Growing Apart From Your Best Friend
You want there to be a reason. A concrete reason as to why you no longer feel the way you once did about your best friend, the person you grew up with and have been close with for forever. A reason would make it easier. It would make you feel less guilty. It would make the dissolution less strange and painful.
But sometimes there isn’t one. Sometimes you grow apart from your best friend and there really isn’t a good reason as to why. It might be completely one-sided too, which makes you feel even worse. You’re drifting away and they still feel like nothing’s changed. You wonder if you’re a cold-hearted jerk for throwing away years of friendship. People are really invested in this idea of time being the ultimate marker for closeness and I think it’s sort of BS. “We’ve been friends just for so long, you know?” Yeah, so what? You’ve been friends for years and now you’ve grown apart. Do you keep it going, do you force the connection, just because it’s been going on for so long? If anything, keeping a friend around just because you’ve known them for so long seems more heartbreaking than just ending it. You’ll just always be reminded of how close you USED to be and how everything’s now changed and you’re not sure why. To me, that seems more painful than just cutting the friendship off.
Sometimes you just grow apart from people. You get older, your personality matures or devolves, and all of a sudden you find yourself not having a whole lot in common with someone you once did. This is just a casualty of growing up. For some reason, “growing apart” is the hardest thing to come to terms with. You wish you could just get into an explosive fight with your best friend and use that as a scapegoat. The reality, however, is that you will always love and care about them. You just don’t necessarily feel the need to have them in your life anymore. The catch up phone calls are becoming forced, you’re grasping at straws trying to come up with conversation topics. They live in a different state and aren’t involved in the day-to-day of your life which makes things difficult. You begin to dread these catch up sessions because not only do they take forever but there’s this underlying tension you are both trying so hard to avoid. The more you try to pretend the friendship is the same, the more obvious it becomes that it’s changed.

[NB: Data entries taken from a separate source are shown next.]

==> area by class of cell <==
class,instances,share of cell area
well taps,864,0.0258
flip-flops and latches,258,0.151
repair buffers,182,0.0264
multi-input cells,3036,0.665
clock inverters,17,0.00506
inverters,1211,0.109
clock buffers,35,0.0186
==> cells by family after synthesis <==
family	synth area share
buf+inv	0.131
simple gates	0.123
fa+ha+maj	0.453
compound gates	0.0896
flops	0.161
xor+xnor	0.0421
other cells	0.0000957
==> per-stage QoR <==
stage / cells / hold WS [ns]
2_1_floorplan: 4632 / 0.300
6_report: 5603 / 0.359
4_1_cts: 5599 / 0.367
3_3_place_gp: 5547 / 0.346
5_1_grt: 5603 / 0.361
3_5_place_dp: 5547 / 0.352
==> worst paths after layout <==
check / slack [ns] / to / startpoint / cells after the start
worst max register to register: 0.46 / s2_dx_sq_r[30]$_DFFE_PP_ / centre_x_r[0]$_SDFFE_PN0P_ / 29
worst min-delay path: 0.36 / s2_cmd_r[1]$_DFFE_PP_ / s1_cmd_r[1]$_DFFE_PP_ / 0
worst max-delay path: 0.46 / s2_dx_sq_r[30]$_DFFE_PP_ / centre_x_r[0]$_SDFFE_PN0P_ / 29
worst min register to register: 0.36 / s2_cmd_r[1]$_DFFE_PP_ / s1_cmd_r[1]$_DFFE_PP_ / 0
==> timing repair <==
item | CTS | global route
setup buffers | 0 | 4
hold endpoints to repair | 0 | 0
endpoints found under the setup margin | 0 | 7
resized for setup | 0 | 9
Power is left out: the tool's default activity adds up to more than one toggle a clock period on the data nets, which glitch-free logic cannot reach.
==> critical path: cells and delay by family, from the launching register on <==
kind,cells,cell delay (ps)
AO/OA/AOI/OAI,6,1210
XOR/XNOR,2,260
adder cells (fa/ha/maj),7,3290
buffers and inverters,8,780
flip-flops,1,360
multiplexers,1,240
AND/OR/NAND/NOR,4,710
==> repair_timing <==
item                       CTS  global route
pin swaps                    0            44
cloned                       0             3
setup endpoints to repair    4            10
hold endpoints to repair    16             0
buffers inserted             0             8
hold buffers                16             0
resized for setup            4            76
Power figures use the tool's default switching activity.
==> src/rtl/ttms_pkg.sv <==
// Shared types, register map and constants for the timed turn motor sequencer.
// No dependencies; imported by ttms_drive and timed_turn_motor_sequencer_unit.
`timescale 1ns / 1ps
`default_nettype none

package ttms_pkg;

	localparam int DUTY_BITS_DEF  = 10;
	localparam int TIMER_BITS_DEF = 16;

	localparam int DUTY_W     = 10;
	localparam int PCT_W      = 7;
	localparam int NUM_MOTORS = 3;

	localparam int unsigned POWER_MIN_PCT = 35;
	localparam int unsigned PCT_FULL      = 100;
	localparam logic [7:0]  SINCE_MAX     = 8'd255;

	localparam logic [15:0] RUN_TICKS_RST    = 16'd720;
	localparam logic [7:0]  POWER_PCT_RST    = 8'd45;
	localparam logic [6:0]  MIN_DUTY_RST     = 7'd35;
	localparam logic [7:0]  DEBOUNCE_RST     = 8'd40;
	localparam logic [2:0]  REVERSE_MASK_RST = 3'd3;

	localparam int APB_ADDR_W = 5;
	localparam int APB_DATA_W = 32;

	typedef enum logic [2:0] {
		REG_RUN_TICKS    = 3'd0,
		REG_POWER_PCT    = 3'd1,
		REG_MIN_DUTY     = 3'd2,
		REG_DEBOUNCE     = 3'd3,
		REG_REVERSE_MASK = 3'd4
	} reg_idx_t;

	typedef struct packed {
		logic [15:0]       run_ticks;
		logic signed [7:0] power_percent;
		logic [6:0]        min_duty_percent;
		logic [7:0]        debounce_ticks;
		logic [2:0]        motor_reverse_mask;
	} cfg_t;

	typedef struct packed {
		logic [DUTY_W-1:0] duty;
		logic              rev;
		logic              fwd;
	} chan_t;

	typedef struct packed {
		logic [2:0] pad;
		chan_t      right;
		chan_t      back;
		chan_t      left;
		logic       is_running;
	} result_t;

endpackage

`default_nettype wire

==> src/rtl/ttms_drive.sv <==
// H-bridge drive law for the three motor channels: direction and duty from config.
// Depends on ttms_pkg.
`timescale 1ns / 1ps
`default_nettype none

module ttms_drive import ttms_pkg::*; #(
	parameter int DUTY_BITS = DUTY_BITS_DEF
) (
	input  cfg_t                   cfg,
	input  logic                   run,
	output chan_t [NUM_MOTORS-1:0] chans
);

	localparam int TabDepth = 1 << PCT_W;

	logic [7:0]        raw;
	logic [7:0]        mag;
	logic [PCT_W-1:0]  pct;
	logic [DUTY_W-1:0] duty;
	logic [DUTY_W-1:0] duty_tab [TabDepth];

	// duty = floor((2^DUTY_BITS - 1) * pct / 100), low ten bits
	for (genvar gi = 0; gi < TabDepth; gi++) begin : g_tab
		localparam int unsigned Val  = ((2 ** DUTY_BITS - 1) * gi) / PCT_FULL;
		localparam logic [31:0] ValV = 32'(Val);
		assign duty_tab[gi] = ValV[DUTY_W-1:0];
	end

	assign raw = cfg.power_percent;
	assign mag = raw[7] ? 8'(9'd256 - {1'b0, raw}) : raw;

	always_comb begin
		if (mag < 8'(POWER_MIN_PCT)) begin
			pct = PCT_W'(POWER_MIN_PCT);
		end else if (mag > 8'(PCT_FULL)) begin
			pct = PCT_W'(PCT_FULL);
		end else begin
			pct = mag[PCT_W-1:0];
		end
		if (pct < cfg.min_duty_percent) begin
			pct = cfg.min_duty_percent;
		end
		if (pct > PCT_W'(PCT_FULL)) begin
			pct = PCT_W'(PCT_FULL);
		end
	end

	assign duty = duty_tab[pct];

	always_comb begin
		for (int m = 0; m < NUM_MOTORS; m++) begin
			chans[m].fwd  = run & (~raw[7] ^ cfg.motor_reverse_mask[m]);
			chans[m].rev  = run & ~(~raw[7] ^ cfg.motor_reverse_mask[m]);
			chans[m].duty = run ? duty : '0;
		end
	end

endmodule

`default_nettype wire

==> src/rtl/timed_turn_motor_sequencer_unit.sv <==
// Top level of the timed turn motor sequencer: debounce, run timer, APB registers
// and output skid buffer. Depends on ttms_pkg and ttms_drive.
//
// Usage: one request on the slave stream per 1 ms tick, s_tdata[0] carrying the
// raw active-low button level. Each request yields exactly one result on the
// master stream: run flag and three H-bridge channel drives after that tick.
// Each result is registered, via the skid register while the output stalls. One request
// per cycle is taken while s_tready is high; the debounce and run state update in a single
// pass at acceptance and the drive law is a table lookup from the registers.
// A two-entry output (result register plus skid register) lets a request be
// taken while a result waits; s_tready drops only when both entries are full,
// and rises again once m_tready moves the skid entry into the result register.
// Configuration goes through the APB port; pready is tied high, writes land on
// the access cycle. Registers at byte addresses 0x00 run_ticks, 0x04
// power_percent, 0x08 min_duty_percent, 0x0C debounce_ticks, 0x10
// motor_reverse_mask.
// Reset (arst_n low) loads register defaults, clears the run, the timers and
// both output entries, and marks the button released.
`timescale 1ns / 1ps
`default_nettype none

module timed_turn_motor_sequencer_unit import ttms_pkg::*; #(
	parameter int DUTY_BITS  = DUTY_BITS_DEF,
	parameter int TIMER_BITS = TIMER_BITS_DEF
) (
	input  wire logic                  clk,
	input  wire logic                  arst_n,
	input  wire logic                  s_tvalid,
	output logic                       s_tready,
	input  wire logic [7:0]            s_tdata,  // [0] button_level, [7:1] zero
	output logic                       m_tvalid,
	input  wire logic                  m_tready,
	// [0] is_running, [1] left_fwd, [2] left_rev, [12:3] left_duty,
	// [13] back_fwd, [14] back_rev, [24:15] back_duty, [25] right_fwd,
	// [26] right_rev, [36:27] right_duty, [39:37] zero
	output logic [39:0]                m_tdata,
	input  wire logic                  psel,
	input  wire logic                  penable,
	input  wire logic                  pwrite,
	input  wire logic [APB_ADDR_W-1:0] paddr,
	input  wire logic [APB_DATA_W-1:0] pwdata,
	output logic [APB_DATA_W-1:0]      prdata,
	output logic                       pready
);

	localparam int CmpW = (TIMER_BITS > 16) ? TIMER_BITS : 16;
	localparam logic [TIMER_BITS-1:0] TimerMax = {TIMER_BITS{1'b1}};

	cfg_t                  cfg_q;
	logic                  stable_level_q;
	logic [7:0]            since_change_q;
	logic                  running_q;
	logic [TIMER_BITS-1:0] run_elapsed_q;

	logic                  out_valid_q;
	result_t               out_data_q;
	logic                  skid_valid_q;
	result_t               skid_data_q;

	logic                  cfg_wr;
	reg_idx_t              reg_idx;
	logic                  in_acc;
	logic                  level;
	logic [7:0]            since_inc;
	logic                  change;
	logic                  pressed;
	logic                  started;
	logic                  run_n;
	logic [TIMER_BITS-1:0] elapsed_n;
	logic [7:0]            since_n;
	chan_t [NUM_MOTORS-1:0] chans;
	result_t               res;

	// configuration port
	assign pready  = 1'b1;
	assign cfg_wr  = psel & penable & pwrite;
	assign reg_idx = reg_idx_t'(paddr[APB_ADDR_W-1:2]);

	always_comb begin
		case (reg_idx)
			REG_RUN_TICKS:    prdata = APB_DATA_W'(cfg_q.run_ticks);
			REG_POWER_PCT:    prdata = APB_DATA_W'(unsigned'(cfg_q.power_percent));
			REG_MIN_DUTY:     prdata = APB_DATA_W'(cfg_q.min_duty_percent);
			REG_DEBOUNCE:     prdata = APB_DATA_W'(cfg_q.debounce_ticks);
			REG_REVERSE_MASK: prdata = APB_DATA_W'(cfg_q.motor_reverse_mask);
			default:          prdata = '0;
		endcase
	end

	always_ff @(posedge clk or negedge arst_n) begin
		if (!arst_n) begin
			cfg_q.run_ticks          <= RUN_TICKS_RST;
			cfg_q.power_percent      <= POWER_PCT_RST;
			cfg_q.min_duty_percent   <= MIN_DUTY_RST;
			cfg_q.debounce_ticks     <= DEBOUNCE_RST;
			cfg_q.motor_reverse_mask <= REVERSE_MASK_RST;
		end else if (cfg_wr) begin
			case (reg_idx)
				REG_RUN_TICKS:    cfg_q.run_ticks          <= pwdata[15:0];
				REG_POWER_PCT:    cfg_q.power_percent      <= pwdata[7:0];
				REG_MIN_DUTY:     cfg_q.min_duty_percent   <= pwdata[6:0];
				REG_DEBOUNCE:     cfg_q.debounce_ticks     <= pwdata[7:0];
				REG_REVERSE_MASK: cfg_q.motor_reverse_mask <= pwdata[2:0];
				default:          ;
			endcase
		end
	end

	// tick step: debounce, then run control
	assign s_tready  = ~skid_valid_q;
	assign in_acc    = s_tvalid & s_tready;
	assign level     = s_tdata[0];
	assign since_inc = (since_change_q == SINCE_MAX) ? since_change_q : since_change_q + 8'd1;
	assign change    = (level != stable_level_q) && (since_inc >= cfg_q.debounce_ticks);
	assign pressed   = change & ~level;
	assign since_n   = change ? 8'd0 : since_inc;

	always_comb begin
		run_n     = running_q;
		started   = 1'b0;
		elapsed_n = run_elapsed_q;
		if (pressed) begin
			if (running_q) begin
				run_n = 1'b0;
			end else if (cfg_q.run_ticks != 16'd0) begin
				run_n     = 1'b1;
				started   = 1'b1;
				elapsed_n = '0;
			end
		end
		if (run_n) begin
			if (!started && elapsed_n != TimerMax) begin
				elapsed_n = elapsed_n + 1'b1;
			end
			if (CmpW'(elapsed_n) >= CmpW'(cfg_q.run_ticks)) begin
				run_n = 1'b0;
			end
		end
	end

	ttms_drive #(
		.DUTY_BITS(DUTY_BITS)
	) u_drive (
		.cfg  (cfg_q),
		.run  (run_n),
		.chans(chans)
	);

	always_comb begin
		res.pad        = '0;
		res.is_running = run_n;
		res.left       = chans[0];
		res.back       = chans[1];
		res.right      = chans[2];
	end

	always_ff @(posedge clk or negedge arst_n) begin
		if (!arst_n) begin
			stable_level_q <= 1'b1;
			since_change_q <= 8'd0;
			running_q      <= 1'b0;
			run_elapsed_q  <= '0;
		end else if (in_acc) begin
			stable_level_q <= change ? level : stable_level_q;
			since_change_q <= since_n;
			running_q      <= run_n;
			run_elapsed_q  <= elapsed_n;
		end
	end

	// result register with skid entry
	always_ff @(posedge clk or negedge arst_n) begin
		if (!arst_n) begin
			out_valid_q  <= 1'b0;
			skid_valid_q <= 1'b0;
		end else if (!out_valid_q || m_tready) begin
			if (skid_valid_q) begin
				out_valid_q  <= 1'b1;
				skid_valid_q <= 1'b0;
			end else begin
				out_valid_q <= in_acc;
			end
		end else if (in_acc) begin
			skid_valid_q <= 1'b1;
		end
	end

	always_ff @(posedge clk) begin
		if (!out_valid_q || m_tready) begin
			out_data_q <= skid_valid_q ? skid_data_q : res;
		end else if (in_acc) begin
			skid_data_q <= res;
		end
	end

	assign m_tvalid = out_valid_q;
	assign m_tdata  = out_data_q;

endmodule

`default_nettype wire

There’s no easy solution for this. What do you do? Do you call them up and say, “Look, I love you and always will but I feel like have nothing to say to you anymore?” You can’t do that! Can you?
Or do you just let it slowly die? You ignore their phone calls and then finally you put the nail in the coffin by being in the same city as them and “forgetting” to see them. That’ll let them know that it’s officially over.
I don’t know. You wish you could just be honest with each other but that’s hard, But you know what? Lying is hard too! It might even be harder than telling the truth. If you grow apart from someone, can you just be real about it? Can you ever tell them how you really feel?
Maybe. Regardless of how you choose to have the friendship end, it’s over. And sometimes that realization is harder to come to terms with than anything else.